Saved data entries:
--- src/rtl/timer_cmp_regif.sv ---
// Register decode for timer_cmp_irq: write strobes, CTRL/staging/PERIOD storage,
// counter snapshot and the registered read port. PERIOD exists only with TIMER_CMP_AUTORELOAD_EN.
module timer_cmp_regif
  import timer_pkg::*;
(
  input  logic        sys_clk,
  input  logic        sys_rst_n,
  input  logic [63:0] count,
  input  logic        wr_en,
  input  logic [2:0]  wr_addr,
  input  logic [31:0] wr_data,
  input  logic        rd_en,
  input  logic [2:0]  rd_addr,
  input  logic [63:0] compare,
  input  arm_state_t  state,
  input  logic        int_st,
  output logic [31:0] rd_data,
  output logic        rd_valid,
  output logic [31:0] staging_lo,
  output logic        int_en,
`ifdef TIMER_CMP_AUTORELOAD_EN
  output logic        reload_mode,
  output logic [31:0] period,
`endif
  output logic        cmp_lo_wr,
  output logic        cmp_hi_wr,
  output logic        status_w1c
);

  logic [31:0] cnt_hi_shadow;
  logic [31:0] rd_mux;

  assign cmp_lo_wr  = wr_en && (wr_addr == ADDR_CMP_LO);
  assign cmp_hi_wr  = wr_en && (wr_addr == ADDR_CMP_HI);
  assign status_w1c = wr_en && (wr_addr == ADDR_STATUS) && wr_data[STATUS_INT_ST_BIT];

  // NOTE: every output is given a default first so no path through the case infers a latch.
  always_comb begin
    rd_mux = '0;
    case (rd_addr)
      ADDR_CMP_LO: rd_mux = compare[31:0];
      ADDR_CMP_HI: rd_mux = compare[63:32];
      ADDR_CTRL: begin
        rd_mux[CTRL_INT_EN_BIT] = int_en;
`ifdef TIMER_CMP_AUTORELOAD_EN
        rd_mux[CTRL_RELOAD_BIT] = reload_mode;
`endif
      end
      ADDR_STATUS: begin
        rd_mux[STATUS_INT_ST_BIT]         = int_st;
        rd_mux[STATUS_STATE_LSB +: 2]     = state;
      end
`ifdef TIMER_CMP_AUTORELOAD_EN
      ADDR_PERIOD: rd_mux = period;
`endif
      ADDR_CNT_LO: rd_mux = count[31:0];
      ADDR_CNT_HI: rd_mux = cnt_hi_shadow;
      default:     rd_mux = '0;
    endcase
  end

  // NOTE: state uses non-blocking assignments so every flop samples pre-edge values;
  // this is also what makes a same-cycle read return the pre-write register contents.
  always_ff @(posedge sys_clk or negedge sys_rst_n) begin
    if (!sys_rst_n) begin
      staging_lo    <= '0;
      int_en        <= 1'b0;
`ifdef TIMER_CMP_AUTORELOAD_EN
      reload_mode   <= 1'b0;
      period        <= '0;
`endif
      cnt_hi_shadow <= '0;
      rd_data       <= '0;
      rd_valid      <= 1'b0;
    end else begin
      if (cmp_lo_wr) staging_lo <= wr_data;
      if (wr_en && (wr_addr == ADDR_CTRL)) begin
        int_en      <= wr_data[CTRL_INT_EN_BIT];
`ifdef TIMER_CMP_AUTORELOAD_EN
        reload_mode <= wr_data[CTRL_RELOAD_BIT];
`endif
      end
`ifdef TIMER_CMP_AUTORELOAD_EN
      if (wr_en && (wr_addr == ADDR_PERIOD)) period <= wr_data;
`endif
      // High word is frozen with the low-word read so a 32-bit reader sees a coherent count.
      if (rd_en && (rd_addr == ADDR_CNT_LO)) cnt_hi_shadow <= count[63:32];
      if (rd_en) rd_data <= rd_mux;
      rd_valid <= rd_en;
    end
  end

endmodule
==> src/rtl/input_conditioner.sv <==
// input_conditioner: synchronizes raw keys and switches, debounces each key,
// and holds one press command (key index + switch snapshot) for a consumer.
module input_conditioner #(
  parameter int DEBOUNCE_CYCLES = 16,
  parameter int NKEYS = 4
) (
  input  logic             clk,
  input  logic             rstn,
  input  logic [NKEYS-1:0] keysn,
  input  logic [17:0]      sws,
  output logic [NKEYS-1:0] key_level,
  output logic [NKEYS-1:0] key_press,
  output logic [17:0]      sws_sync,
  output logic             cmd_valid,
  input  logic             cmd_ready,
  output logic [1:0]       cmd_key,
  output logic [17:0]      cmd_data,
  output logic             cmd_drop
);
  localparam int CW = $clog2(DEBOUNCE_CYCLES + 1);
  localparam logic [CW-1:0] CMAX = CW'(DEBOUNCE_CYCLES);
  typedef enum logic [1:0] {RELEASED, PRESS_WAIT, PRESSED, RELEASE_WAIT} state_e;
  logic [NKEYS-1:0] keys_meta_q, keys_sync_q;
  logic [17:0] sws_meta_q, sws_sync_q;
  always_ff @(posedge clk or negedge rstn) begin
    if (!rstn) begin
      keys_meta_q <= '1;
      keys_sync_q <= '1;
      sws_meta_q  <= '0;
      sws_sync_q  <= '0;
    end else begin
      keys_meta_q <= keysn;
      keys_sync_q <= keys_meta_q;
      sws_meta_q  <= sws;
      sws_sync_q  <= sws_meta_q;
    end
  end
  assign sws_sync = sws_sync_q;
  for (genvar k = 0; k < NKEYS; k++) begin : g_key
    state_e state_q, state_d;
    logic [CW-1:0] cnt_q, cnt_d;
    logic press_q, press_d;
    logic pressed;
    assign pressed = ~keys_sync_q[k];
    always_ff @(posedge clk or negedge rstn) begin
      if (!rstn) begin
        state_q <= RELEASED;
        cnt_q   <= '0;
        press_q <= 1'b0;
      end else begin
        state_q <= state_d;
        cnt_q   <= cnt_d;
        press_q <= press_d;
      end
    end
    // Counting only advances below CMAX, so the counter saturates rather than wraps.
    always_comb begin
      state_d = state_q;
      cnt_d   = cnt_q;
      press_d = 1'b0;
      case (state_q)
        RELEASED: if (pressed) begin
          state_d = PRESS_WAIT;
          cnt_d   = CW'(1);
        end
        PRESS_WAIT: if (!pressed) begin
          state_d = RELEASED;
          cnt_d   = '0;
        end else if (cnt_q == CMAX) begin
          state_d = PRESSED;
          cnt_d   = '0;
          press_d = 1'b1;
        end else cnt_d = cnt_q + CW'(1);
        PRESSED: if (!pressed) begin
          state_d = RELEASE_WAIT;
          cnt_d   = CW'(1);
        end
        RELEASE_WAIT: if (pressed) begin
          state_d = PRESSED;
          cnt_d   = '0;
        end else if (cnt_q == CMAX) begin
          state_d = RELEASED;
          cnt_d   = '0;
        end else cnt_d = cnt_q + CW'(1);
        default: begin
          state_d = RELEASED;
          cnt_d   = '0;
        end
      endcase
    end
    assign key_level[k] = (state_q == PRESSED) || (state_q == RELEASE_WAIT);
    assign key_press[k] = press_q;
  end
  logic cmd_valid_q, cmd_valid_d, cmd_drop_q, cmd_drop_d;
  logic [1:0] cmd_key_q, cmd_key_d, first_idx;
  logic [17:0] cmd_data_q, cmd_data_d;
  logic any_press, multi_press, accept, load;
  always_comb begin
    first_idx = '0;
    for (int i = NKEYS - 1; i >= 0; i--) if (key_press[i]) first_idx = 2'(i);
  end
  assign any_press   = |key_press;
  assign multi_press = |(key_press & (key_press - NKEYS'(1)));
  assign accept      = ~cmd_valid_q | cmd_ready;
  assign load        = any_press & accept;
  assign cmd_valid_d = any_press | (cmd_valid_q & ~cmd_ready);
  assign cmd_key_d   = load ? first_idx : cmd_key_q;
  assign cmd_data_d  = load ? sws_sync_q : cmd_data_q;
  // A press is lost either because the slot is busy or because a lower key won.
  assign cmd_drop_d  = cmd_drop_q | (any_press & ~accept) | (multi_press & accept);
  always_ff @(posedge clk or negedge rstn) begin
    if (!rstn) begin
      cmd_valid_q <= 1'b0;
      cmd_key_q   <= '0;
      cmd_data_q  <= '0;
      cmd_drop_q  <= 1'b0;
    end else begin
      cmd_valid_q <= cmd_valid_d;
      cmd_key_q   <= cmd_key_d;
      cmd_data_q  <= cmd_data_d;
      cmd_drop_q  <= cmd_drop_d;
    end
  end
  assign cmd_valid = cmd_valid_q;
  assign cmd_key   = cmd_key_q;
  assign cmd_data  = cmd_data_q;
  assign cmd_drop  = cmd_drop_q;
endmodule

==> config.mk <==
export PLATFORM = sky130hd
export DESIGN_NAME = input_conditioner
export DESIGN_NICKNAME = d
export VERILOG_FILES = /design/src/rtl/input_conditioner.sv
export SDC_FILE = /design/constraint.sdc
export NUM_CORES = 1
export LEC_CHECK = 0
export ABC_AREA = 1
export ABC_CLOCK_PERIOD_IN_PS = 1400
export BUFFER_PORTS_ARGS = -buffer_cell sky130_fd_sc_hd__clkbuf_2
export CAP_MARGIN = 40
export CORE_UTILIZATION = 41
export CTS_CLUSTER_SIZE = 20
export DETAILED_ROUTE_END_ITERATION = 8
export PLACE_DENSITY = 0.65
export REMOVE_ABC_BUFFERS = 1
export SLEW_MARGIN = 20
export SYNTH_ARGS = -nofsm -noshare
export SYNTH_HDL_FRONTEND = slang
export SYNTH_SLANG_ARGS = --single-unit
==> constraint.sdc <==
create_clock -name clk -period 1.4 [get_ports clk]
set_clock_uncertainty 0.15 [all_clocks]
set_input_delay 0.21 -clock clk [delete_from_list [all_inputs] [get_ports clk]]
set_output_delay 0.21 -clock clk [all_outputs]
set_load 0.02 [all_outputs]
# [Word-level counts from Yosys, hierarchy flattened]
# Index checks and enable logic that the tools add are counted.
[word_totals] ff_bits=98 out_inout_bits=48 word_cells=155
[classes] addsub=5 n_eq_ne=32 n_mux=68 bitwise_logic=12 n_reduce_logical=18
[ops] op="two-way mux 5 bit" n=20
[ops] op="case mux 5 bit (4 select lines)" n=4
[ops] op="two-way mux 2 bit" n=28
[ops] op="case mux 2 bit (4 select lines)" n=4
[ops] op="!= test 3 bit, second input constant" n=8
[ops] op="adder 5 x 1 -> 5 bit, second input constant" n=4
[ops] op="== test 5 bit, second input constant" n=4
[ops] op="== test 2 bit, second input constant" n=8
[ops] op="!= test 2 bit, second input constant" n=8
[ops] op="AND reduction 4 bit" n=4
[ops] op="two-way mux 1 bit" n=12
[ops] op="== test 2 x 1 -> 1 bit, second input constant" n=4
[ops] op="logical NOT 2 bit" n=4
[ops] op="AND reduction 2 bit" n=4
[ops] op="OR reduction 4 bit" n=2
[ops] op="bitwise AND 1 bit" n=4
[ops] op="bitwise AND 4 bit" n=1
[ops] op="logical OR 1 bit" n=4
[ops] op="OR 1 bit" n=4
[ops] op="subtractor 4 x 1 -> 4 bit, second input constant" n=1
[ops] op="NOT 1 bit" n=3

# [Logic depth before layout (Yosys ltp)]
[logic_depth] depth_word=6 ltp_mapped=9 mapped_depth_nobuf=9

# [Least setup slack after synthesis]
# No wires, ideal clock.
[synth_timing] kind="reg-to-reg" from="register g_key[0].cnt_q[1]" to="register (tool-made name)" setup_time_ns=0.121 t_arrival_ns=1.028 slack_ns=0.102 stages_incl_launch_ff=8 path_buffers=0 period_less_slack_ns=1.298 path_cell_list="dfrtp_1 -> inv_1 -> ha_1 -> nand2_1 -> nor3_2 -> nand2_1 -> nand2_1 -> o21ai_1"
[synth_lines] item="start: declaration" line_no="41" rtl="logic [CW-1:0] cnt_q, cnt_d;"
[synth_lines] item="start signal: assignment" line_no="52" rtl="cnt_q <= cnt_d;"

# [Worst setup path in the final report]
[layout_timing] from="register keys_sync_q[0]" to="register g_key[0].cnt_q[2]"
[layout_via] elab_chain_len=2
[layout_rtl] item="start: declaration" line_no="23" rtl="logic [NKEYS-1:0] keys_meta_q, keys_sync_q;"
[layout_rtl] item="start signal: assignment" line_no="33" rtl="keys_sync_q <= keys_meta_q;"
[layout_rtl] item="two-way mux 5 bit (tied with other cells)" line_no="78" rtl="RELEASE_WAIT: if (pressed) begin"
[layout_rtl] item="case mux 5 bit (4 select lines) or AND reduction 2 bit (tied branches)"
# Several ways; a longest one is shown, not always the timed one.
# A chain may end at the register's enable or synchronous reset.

PROMPT |
Only the lines above from the one with "# Index checks" through the one with "mux 2 bit (4" should be duplicated, character for character.

RESPONSE TO THE TASK |
# Index checks and enable logic that the tools add are counted.
[word_totals] ff_bits=98 out_inout_bits=48 word_cells=155
[classes] addsub=5 n_eq_ne=32 n_mux=68 bitwise_logic=12 n_reduce_logical=18
[ops] op="two-way mux 5 bit" n=20
[ops] op="case mux 5 bit (4 select lines)" n=4
[ops] op="two-way mux 2 bit" n=28
[ops] op="case mux 2 bit (4 select lines)" n=4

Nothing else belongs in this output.